* [Requirement]: Copy all the lines of the data that include the word "failed".

------------------------------

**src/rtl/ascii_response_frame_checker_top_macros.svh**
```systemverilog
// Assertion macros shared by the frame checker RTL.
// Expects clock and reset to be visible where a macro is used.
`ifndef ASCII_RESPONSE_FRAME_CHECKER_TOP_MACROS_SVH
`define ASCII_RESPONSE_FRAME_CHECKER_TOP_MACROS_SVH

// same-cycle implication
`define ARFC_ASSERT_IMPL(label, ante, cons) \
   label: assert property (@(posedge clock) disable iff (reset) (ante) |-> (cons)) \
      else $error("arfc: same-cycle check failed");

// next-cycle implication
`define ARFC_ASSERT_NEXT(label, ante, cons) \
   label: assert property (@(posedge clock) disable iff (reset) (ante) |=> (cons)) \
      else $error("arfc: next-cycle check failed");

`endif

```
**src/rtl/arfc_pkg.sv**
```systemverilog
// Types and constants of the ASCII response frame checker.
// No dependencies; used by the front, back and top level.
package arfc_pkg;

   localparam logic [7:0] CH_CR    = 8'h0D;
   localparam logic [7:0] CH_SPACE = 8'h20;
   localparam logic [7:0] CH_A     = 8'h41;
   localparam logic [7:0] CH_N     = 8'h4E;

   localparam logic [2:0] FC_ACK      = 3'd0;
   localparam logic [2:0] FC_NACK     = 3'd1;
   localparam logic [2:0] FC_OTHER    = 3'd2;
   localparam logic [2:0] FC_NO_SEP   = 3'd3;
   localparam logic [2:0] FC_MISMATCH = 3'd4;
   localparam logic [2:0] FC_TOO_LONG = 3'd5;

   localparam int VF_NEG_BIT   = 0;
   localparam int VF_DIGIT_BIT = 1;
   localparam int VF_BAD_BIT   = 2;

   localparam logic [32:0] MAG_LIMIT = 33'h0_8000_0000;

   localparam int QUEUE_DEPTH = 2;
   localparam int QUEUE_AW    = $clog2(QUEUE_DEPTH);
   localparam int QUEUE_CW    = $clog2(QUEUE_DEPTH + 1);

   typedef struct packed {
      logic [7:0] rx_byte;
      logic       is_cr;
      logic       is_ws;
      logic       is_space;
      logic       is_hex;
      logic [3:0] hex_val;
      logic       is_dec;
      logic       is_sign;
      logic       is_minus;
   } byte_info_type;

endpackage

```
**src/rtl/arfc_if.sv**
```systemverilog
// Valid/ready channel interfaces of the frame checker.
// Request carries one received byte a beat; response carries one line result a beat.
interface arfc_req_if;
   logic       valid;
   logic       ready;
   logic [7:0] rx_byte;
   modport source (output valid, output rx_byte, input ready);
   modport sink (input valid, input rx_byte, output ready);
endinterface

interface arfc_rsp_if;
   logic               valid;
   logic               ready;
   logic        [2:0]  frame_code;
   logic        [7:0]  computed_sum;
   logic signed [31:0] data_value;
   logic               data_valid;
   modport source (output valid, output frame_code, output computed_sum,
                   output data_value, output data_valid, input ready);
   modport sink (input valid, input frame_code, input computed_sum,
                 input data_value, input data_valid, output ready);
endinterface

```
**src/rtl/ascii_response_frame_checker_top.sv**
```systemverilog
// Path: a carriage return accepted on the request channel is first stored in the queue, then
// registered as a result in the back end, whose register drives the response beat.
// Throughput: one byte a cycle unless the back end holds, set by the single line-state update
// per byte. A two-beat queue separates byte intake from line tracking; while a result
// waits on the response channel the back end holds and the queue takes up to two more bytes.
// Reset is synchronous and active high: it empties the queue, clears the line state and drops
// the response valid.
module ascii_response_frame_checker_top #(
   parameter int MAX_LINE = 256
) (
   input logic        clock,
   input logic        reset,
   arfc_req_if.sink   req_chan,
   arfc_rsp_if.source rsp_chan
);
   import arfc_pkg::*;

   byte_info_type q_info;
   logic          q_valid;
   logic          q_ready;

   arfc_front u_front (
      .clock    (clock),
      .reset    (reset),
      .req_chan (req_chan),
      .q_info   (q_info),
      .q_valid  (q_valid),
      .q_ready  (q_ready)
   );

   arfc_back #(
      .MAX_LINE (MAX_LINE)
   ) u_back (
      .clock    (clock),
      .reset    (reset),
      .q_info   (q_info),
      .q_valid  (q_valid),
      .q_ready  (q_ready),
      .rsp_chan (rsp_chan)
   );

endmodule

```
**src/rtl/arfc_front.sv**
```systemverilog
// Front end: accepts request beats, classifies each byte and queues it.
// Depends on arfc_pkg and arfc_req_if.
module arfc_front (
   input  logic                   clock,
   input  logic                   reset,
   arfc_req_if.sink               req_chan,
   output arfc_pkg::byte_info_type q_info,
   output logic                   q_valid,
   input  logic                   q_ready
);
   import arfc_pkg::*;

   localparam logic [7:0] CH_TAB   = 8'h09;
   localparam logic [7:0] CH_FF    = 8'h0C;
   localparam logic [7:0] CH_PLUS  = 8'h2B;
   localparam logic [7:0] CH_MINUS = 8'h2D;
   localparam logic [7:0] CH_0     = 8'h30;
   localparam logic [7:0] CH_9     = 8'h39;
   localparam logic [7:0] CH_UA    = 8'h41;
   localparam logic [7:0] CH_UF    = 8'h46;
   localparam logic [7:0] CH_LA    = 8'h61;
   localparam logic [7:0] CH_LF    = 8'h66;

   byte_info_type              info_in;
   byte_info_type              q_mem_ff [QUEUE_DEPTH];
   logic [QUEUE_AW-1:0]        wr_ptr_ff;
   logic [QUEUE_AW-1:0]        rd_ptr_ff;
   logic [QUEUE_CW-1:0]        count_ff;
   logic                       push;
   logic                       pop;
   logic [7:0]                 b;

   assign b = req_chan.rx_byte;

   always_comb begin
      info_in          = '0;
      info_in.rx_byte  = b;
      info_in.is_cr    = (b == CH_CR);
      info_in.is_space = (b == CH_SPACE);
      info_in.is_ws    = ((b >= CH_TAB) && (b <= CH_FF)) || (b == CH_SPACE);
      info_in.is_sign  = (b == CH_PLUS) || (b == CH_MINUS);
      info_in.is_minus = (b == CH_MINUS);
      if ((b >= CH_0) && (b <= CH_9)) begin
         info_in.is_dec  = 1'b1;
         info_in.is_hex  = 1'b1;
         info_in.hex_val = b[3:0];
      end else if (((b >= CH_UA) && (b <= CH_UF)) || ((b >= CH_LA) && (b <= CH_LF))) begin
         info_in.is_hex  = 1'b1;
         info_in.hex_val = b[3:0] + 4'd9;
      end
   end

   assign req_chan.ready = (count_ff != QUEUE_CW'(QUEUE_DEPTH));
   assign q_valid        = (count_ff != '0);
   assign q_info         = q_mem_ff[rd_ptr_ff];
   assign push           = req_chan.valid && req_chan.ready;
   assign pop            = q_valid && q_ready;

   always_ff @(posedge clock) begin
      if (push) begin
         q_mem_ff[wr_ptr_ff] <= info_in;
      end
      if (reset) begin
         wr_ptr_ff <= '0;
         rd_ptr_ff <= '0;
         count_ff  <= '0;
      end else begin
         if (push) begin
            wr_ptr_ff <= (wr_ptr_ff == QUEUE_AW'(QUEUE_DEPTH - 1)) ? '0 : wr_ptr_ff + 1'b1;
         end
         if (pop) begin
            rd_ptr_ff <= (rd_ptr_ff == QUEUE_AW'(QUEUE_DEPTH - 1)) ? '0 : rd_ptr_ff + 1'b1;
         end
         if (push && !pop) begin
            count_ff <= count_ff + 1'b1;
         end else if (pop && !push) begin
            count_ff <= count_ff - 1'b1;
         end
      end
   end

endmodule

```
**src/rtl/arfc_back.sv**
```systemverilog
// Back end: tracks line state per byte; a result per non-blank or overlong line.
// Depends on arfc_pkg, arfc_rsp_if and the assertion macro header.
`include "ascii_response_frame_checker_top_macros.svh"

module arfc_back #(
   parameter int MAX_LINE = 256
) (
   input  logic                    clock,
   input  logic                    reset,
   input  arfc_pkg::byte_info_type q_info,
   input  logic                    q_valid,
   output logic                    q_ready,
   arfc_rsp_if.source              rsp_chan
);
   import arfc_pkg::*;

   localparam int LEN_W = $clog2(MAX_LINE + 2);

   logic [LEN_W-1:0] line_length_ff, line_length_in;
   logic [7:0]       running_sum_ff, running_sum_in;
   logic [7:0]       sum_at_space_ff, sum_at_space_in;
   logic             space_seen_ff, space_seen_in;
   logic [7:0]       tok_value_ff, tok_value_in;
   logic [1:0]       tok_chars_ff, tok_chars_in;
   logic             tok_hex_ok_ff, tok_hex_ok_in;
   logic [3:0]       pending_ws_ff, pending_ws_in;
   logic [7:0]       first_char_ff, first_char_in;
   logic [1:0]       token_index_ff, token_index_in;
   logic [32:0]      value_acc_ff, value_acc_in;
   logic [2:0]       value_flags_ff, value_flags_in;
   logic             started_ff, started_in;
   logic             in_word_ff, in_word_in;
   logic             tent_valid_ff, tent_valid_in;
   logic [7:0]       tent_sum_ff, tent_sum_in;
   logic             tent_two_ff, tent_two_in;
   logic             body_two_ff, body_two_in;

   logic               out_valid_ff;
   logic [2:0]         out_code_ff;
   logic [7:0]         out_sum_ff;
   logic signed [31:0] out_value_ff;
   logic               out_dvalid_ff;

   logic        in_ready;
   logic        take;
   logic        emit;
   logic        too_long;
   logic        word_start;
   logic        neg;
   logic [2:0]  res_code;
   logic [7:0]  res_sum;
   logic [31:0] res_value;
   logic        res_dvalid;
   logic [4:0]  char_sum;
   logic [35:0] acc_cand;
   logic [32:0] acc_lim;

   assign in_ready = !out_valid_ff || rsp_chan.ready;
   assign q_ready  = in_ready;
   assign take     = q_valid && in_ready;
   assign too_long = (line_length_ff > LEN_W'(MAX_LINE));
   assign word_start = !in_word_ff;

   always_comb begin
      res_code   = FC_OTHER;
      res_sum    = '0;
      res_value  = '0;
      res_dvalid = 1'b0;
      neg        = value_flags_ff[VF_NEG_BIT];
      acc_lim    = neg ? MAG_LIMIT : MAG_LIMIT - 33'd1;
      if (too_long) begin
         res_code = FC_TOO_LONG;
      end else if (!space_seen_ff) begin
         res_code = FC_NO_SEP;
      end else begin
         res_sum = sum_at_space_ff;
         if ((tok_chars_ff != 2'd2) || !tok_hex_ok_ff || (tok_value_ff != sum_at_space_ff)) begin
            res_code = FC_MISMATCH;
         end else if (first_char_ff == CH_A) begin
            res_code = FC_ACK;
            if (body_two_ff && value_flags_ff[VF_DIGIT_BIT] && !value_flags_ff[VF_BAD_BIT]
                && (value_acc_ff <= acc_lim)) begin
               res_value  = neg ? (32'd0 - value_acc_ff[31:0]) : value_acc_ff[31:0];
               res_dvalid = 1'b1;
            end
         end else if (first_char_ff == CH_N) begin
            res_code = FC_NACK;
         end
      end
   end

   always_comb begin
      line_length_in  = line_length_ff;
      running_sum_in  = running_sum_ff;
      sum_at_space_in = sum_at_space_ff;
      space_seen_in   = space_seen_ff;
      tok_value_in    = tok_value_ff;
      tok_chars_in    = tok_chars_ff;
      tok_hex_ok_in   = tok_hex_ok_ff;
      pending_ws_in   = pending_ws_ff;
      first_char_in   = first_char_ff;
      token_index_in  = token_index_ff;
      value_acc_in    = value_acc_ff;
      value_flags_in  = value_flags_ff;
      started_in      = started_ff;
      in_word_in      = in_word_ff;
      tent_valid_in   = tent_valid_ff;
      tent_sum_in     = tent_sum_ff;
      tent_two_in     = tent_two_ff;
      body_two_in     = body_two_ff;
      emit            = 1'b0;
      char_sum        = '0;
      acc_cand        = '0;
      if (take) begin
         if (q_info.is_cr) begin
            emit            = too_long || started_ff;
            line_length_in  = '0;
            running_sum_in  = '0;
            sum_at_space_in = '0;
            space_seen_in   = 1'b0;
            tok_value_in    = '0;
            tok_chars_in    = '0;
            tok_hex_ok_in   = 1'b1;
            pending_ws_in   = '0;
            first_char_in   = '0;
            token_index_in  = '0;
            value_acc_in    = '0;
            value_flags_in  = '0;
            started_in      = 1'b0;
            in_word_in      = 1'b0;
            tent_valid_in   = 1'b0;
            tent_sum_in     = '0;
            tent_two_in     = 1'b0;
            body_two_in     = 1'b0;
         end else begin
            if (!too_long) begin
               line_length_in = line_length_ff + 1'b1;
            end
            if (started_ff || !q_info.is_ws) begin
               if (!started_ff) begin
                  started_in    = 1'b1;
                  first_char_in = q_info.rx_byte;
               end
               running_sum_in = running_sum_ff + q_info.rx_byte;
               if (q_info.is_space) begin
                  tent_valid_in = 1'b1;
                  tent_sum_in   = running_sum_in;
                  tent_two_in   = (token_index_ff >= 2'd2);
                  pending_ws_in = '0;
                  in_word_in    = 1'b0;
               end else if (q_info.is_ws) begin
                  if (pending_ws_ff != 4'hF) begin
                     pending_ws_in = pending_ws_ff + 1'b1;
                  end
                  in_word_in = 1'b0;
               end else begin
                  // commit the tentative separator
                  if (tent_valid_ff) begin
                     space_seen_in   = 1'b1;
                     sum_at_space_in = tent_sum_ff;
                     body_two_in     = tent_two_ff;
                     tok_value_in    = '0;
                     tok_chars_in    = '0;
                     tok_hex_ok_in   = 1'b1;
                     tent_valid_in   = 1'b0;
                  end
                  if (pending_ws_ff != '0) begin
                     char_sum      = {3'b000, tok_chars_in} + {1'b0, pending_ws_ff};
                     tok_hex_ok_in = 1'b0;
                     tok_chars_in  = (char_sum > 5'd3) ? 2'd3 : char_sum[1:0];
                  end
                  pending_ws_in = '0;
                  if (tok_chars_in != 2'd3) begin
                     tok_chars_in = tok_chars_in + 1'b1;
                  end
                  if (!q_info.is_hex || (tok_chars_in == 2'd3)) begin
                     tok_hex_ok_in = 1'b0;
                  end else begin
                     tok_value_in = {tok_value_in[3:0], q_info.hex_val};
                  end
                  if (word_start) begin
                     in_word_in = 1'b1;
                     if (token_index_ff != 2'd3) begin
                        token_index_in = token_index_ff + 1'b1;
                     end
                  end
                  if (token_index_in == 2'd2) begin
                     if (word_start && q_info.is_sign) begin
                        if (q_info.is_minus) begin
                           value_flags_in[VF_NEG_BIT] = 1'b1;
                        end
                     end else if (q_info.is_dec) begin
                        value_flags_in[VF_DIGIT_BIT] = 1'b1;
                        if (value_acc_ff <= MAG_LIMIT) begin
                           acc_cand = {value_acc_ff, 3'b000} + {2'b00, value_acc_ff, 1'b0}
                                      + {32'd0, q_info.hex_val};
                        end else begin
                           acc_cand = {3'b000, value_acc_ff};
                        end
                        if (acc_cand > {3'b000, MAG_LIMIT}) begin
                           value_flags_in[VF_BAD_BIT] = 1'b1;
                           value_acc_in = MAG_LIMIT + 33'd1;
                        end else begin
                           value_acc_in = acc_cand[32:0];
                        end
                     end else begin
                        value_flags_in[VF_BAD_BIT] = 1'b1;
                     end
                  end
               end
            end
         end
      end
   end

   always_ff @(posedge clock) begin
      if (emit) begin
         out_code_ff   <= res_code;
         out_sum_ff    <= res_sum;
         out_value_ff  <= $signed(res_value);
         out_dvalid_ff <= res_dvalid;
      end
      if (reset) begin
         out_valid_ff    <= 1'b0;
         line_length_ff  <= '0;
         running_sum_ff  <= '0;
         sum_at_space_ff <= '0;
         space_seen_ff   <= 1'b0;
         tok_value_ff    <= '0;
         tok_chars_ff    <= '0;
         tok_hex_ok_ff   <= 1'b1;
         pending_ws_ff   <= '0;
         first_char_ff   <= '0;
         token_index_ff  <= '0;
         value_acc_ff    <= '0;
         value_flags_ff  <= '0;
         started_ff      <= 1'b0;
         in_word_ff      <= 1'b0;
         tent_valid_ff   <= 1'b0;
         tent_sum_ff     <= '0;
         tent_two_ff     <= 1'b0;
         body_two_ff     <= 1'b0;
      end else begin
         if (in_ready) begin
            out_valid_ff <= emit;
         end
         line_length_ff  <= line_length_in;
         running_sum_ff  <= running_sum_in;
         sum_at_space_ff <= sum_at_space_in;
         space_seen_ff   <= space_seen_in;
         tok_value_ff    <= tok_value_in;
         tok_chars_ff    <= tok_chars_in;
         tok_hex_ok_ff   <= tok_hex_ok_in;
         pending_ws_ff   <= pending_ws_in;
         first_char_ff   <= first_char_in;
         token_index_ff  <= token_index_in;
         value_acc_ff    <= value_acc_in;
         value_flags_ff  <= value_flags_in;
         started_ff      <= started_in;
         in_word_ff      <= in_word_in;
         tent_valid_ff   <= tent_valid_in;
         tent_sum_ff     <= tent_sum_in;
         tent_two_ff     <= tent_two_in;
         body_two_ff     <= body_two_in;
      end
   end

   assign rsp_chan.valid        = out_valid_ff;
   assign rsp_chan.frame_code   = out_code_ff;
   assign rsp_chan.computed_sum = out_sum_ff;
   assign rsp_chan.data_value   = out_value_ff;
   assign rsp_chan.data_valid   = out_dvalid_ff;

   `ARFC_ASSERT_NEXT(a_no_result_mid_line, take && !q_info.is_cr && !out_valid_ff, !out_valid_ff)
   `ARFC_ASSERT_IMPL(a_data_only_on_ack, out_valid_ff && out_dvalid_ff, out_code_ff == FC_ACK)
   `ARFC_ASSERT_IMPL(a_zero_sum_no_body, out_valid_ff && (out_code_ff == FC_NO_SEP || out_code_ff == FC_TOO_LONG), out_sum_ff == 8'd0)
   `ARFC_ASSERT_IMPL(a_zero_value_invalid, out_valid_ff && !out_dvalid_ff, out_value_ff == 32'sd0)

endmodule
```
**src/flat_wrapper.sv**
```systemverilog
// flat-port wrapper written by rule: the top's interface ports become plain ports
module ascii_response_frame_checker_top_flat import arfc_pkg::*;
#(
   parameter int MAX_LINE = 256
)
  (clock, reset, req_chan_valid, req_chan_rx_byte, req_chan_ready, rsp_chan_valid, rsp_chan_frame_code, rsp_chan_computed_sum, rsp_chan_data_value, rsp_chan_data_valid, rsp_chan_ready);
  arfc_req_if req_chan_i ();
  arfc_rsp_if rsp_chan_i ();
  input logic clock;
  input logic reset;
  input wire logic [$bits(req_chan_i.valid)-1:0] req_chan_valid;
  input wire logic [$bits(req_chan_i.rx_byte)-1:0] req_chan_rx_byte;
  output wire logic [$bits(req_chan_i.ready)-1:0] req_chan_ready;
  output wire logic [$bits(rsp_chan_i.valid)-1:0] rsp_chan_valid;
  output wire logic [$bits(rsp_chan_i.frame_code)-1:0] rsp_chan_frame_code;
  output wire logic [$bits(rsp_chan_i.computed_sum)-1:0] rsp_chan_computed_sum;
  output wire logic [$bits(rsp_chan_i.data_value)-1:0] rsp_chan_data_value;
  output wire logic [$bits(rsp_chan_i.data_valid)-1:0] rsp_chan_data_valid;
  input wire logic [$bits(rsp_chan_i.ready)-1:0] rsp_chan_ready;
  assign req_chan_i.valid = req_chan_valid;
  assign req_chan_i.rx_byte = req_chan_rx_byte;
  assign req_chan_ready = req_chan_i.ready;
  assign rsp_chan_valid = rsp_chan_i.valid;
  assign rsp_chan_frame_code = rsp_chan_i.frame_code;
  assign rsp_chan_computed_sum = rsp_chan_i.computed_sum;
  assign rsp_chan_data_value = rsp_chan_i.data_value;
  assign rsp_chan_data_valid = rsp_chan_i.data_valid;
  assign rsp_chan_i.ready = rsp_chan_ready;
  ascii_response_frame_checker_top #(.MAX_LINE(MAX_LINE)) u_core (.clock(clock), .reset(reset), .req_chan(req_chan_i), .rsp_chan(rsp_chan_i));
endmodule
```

------------------------------

* [Answer section]:
      else $error("arfc: same-cycle check failed");
      else $error("arfc: next-cycle check failed");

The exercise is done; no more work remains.